Start of Block

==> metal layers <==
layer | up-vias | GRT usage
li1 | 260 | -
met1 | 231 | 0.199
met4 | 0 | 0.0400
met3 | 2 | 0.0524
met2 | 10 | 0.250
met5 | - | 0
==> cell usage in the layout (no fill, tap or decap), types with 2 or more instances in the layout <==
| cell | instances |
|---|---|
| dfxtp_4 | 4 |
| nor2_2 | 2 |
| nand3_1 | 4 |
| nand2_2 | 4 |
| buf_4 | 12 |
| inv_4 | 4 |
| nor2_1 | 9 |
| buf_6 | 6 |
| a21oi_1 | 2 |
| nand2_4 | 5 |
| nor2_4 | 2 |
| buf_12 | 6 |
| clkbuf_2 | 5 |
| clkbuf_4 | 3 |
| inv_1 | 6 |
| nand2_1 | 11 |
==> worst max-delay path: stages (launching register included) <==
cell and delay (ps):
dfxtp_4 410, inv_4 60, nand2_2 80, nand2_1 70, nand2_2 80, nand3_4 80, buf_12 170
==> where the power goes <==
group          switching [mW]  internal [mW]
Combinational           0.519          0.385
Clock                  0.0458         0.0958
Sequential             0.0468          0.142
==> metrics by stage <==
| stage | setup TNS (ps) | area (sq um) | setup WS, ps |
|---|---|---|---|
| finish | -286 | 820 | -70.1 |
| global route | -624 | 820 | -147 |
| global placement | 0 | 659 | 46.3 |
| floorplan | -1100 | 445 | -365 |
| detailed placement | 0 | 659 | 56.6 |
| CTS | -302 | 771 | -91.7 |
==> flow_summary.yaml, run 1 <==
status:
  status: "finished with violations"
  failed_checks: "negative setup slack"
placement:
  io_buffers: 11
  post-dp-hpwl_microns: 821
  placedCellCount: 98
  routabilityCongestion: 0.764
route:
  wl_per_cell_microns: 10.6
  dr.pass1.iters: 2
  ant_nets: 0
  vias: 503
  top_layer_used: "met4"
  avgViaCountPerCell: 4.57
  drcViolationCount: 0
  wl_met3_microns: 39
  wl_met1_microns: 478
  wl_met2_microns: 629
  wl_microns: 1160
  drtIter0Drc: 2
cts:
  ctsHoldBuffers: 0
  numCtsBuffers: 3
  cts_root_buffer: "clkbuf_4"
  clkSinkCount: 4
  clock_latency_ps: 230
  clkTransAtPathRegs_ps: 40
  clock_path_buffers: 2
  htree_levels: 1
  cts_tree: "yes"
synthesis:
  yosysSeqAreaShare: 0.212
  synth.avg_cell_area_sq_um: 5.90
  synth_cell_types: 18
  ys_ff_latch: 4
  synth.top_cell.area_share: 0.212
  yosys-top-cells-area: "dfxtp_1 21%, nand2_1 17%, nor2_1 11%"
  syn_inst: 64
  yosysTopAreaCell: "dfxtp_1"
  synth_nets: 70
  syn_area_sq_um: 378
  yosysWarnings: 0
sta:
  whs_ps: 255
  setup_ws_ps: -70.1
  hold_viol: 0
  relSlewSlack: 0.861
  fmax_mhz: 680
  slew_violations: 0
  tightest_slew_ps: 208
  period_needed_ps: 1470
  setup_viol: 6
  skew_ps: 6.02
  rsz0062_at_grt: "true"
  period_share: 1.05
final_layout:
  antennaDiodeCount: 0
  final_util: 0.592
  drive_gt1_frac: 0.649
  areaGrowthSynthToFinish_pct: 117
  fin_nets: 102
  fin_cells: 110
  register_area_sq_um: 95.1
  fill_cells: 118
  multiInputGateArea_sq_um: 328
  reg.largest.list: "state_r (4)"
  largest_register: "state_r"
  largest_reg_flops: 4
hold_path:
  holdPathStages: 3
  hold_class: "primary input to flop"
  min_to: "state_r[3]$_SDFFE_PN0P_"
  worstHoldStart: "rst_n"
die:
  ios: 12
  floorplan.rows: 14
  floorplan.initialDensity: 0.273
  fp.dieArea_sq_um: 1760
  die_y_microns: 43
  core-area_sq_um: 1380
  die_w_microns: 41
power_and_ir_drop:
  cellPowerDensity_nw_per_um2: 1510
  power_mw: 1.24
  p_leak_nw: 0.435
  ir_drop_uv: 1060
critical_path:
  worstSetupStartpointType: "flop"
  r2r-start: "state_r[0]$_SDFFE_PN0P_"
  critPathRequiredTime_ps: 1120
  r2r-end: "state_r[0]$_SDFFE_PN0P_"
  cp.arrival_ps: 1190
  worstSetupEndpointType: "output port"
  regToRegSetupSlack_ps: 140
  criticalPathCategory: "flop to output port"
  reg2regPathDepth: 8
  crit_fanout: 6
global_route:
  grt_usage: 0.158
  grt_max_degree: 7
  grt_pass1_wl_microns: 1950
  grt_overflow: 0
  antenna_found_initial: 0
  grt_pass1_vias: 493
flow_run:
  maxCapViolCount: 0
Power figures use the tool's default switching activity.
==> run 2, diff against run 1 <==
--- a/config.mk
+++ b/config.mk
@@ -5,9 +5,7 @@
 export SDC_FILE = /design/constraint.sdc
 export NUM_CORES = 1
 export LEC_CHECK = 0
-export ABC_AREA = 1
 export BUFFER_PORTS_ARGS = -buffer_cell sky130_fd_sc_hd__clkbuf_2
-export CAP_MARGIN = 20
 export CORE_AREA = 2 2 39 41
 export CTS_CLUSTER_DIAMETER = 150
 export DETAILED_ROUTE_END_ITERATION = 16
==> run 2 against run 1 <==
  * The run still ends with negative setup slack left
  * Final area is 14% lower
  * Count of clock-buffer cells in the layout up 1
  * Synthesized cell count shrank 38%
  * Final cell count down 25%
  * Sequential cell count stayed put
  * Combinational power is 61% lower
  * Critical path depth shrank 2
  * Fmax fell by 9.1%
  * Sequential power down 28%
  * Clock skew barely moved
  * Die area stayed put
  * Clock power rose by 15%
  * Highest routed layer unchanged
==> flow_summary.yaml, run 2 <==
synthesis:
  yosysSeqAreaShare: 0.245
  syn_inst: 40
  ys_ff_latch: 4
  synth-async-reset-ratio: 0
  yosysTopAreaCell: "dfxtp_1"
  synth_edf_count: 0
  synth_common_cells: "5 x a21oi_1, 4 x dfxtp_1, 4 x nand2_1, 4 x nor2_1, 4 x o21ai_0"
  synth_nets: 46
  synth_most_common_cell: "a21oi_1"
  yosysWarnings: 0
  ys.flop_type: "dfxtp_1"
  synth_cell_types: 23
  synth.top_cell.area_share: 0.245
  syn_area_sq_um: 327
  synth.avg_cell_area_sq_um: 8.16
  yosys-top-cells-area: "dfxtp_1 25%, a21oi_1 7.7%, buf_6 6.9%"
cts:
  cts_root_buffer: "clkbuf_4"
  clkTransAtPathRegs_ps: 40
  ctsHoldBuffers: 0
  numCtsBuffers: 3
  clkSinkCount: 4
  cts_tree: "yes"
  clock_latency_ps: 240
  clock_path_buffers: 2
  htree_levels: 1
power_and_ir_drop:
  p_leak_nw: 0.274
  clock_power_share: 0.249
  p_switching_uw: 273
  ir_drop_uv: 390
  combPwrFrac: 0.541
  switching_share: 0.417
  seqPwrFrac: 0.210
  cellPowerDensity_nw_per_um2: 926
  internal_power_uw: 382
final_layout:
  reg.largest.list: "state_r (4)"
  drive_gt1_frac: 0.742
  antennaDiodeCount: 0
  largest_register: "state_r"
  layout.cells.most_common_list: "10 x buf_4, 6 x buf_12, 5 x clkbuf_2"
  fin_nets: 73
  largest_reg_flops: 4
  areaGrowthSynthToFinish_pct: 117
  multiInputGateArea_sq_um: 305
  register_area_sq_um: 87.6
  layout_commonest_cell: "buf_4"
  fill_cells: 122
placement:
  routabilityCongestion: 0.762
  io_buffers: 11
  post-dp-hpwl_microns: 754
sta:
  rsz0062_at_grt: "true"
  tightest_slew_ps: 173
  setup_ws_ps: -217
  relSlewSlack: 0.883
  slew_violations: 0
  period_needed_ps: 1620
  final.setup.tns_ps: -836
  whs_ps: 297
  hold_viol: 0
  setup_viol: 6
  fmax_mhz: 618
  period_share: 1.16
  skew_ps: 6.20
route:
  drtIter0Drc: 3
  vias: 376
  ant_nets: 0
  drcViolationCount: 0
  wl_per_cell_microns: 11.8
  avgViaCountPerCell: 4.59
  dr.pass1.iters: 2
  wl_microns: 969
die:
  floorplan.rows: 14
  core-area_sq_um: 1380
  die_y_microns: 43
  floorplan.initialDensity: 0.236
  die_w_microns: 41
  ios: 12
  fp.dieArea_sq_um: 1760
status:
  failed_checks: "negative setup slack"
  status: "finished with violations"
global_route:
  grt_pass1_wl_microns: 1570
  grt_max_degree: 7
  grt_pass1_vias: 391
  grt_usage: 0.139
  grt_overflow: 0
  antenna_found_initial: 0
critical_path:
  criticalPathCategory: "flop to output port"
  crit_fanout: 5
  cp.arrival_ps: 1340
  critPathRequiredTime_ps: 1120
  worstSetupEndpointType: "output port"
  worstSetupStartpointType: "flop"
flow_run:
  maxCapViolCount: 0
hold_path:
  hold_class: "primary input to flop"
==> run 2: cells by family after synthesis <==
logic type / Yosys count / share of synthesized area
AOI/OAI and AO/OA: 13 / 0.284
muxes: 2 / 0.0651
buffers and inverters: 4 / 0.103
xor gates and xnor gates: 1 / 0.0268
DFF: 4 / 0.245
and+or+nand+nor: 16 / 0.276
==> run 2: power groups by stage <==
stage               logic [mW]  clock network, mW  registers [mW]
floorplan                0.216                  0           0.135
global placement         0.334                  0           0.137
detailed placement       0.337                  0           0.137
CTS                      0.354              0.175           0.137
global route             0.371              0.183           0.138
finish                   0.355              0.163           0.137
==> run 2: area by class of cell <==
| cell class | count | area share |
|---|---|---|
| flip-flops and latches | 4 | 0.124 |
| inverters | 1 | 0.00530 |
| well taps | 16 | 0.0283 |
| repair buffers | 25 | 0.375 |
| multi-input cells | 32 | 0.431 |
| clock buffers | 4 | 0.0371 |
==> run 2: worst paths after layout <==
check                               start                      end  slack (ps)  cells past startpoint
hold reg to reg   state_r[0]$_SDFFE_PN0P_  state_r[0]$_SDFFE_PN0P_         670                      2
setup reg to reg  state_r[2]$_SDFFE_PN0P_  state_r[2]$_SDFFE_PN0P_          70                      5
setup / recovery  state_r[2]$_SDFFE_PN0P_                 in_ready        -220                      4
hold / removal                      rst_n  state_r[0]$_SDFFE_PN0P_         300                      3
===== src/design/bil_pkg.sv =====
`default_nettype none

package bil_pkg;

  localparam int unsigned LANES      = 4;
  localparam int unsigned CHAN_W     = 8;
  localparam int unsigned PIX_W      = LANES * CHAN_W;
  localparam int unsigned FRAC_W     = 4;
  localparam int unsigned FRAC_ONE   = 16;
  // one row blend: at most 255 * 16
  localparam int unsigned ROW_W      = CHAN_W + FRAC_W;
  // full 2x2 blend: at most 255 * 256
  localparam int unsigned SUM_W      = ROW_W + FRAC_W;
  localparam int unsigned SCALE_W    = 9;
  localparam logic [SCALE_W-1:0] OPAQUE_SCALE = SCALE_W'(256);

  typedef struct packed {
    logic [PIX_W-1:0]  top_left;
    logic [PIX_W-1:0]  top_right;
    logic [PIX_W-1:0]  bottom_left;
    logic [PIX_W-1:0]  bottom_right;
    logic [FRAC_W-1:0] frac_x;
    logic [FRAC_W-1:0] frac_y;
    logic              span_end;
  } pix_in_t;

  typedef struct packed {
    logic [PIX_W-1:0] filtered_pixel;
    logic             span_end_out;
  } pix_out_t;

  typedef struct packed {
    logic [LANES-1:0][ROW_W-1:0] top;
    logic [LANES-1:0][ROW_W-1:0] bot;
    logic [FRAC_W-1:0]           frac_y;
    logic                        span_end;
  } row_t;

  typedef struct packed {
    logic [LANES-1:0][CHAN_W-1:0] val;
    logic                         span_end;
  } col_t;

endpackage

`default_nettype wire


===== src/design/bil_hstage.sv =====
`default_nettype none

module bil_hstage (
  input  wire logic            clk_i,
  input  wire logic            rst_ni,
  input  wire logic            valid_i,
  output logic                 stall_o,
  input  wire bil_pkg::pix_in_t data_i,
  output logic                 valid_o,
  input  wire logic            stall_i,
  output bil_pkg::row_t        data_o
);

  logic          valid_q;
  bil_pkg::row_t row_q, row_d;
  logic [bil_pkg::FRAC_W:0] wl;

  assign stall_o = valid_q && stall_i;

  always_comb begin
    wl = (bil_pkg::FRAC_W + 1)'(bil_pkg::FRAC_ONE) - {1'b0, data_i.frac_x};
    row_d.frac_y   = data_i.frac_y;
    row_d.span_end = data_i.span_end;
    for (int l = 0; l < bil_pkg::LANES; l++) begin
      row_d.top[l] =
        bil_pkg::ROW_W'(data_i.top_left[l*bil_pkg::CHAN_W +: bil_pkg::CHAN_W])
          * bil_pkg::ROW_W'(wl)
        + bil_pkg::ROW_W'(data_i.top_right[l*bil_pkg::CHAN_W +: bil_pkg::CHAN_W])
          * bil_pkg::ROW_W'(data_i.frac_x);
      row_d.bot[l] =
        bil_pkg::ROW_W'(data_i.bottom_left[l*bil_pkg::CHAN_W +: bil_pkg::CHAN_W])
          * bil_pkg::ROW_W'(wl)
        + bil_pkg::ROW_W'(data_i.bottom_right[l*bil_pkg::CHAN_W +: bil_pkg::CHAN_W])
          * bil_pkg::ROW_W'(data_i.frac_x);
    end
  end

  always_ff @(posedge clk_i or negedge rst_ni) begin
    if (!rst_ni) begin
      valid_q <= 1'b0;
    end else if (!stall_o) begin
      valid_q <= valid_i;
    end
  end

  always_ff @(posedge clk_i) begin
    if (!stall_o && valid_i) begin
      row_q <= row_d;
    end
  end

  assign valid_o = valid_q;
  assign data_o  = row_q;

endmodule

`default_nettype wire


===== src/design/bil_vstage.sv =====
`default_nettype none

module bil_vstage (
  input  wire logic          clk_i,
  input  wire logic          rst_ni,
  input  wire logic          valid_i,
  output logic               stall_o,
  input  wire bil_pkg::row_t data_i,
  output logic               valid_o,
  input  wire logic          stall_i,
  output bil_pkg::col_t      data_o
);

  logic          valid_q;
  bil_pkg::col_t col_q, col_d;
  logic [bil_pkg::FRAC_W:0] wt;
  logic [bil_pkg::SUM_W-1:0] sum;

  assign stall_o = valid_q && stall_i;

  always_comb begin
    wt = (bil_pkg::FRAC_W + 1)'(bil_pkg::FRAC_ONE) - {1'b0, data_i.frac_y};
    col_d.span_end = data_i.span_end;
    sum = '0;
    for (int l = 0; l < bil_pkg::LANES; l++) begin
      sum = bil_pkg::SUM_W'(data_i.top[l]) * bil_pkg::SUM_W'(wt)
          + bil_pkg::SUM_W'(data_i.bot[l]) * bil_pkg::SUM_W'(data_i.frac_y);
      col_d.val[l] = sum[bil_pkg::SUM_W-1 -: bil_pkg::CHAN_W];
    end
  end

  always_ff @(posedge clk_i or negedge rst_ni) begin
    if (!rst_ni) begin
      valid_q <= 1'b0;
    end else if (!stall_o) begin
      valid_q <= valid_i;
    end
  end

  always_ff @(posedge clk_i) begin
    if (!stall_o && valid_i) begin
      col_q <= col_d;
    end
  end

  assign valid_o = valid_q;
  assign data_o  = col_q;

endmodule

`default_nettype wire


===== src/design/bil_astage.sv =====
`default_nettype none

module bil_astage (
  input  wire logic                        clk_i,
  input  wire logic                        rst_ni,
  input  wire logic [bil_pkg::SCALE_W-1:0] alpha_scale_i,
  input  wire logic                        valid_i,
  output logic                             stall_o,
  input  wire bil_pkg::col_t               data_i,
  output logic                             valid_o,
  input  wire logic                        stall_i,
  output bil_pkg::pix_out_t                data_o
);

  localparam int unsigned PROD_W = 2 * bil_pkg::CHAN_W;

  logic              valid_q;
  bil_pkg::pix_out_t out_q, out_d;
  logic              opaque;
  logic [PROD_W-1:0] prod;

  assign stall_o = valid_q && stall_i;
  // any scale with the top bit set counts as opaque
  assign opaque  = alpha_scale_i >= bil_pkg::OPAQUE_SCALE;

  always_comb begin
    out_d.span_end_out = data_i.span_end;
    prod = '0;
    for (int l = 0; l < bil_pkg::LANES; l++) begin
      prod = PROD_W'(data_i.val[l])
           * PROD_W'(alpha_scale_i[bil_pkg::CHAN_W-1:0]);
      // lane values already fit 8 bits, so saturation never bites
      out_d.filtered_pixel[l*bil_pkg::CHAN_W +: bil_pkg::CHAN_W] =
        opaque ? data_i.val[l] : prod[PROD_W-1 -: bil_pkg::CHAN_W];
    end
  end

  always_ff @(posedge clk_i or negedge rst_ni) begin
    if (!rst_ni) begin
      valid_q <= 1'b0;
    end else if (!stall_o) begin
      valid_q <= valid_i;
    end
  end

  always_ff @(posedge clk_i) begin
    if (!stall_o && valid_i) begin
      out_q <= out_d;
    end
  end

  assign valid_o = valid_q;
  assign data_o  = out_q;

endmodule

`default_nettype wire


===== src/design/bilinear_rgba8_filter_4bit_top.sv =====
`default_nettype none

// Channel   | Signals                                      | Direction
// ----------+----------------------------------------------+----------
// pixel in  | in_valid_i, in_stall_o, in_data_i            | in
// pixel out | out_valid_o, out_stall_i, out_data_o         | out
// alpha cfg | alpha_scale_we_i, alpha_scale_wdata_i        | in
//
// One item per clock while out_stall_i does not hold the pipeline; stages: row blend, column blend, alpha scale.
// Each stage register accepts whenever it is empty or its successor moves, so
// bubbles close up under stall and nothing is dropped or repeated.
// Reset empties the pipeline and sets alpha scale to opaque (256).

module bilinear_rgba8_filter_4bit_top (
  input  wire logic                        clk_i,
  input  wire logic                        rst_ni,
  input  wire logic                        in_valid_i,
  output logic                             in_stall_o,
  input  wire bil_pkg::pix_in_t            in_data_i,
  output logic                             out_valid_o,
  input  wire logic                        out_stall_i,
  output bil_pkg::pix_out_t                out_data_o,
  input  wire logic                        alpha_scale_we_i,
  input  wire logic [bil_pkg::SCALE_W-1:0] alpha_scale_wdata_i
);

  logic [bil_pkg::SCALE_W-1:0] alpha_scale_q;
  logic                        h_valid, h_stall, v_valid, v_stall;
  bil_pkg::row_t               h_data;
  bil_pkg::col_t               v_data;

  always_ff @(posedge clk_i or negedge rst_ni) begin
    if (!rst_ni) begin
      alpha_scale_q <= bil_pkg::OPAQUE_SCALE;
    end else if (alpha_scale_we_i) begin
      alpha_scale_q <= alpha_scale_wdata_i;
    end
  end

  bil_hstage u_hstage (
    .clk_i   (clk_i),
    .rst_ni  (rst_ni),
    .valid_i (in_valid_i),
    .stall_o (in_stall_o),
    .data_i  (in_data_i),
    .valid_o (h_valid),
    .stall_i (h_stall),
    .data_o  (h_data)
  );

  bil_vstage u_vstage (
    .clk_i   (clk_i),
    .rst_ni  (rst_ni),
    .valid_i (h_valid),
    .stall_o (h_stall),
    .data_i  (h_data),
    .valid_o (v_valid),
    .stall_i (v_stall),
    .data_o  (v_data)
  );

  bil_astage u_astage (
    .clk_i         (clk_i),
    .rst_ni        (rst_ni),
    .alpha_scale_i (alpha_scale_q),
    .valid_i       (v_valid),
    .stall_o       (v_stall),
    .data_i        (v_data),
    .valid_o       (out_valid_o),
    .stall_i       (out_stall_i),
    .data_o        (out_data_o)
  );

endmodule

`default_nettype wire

End of Block

Search the data above and return each line in which "shrank" occurs.

  * Synthesized cell count shrank 38%
  * Critical path depth shrank 2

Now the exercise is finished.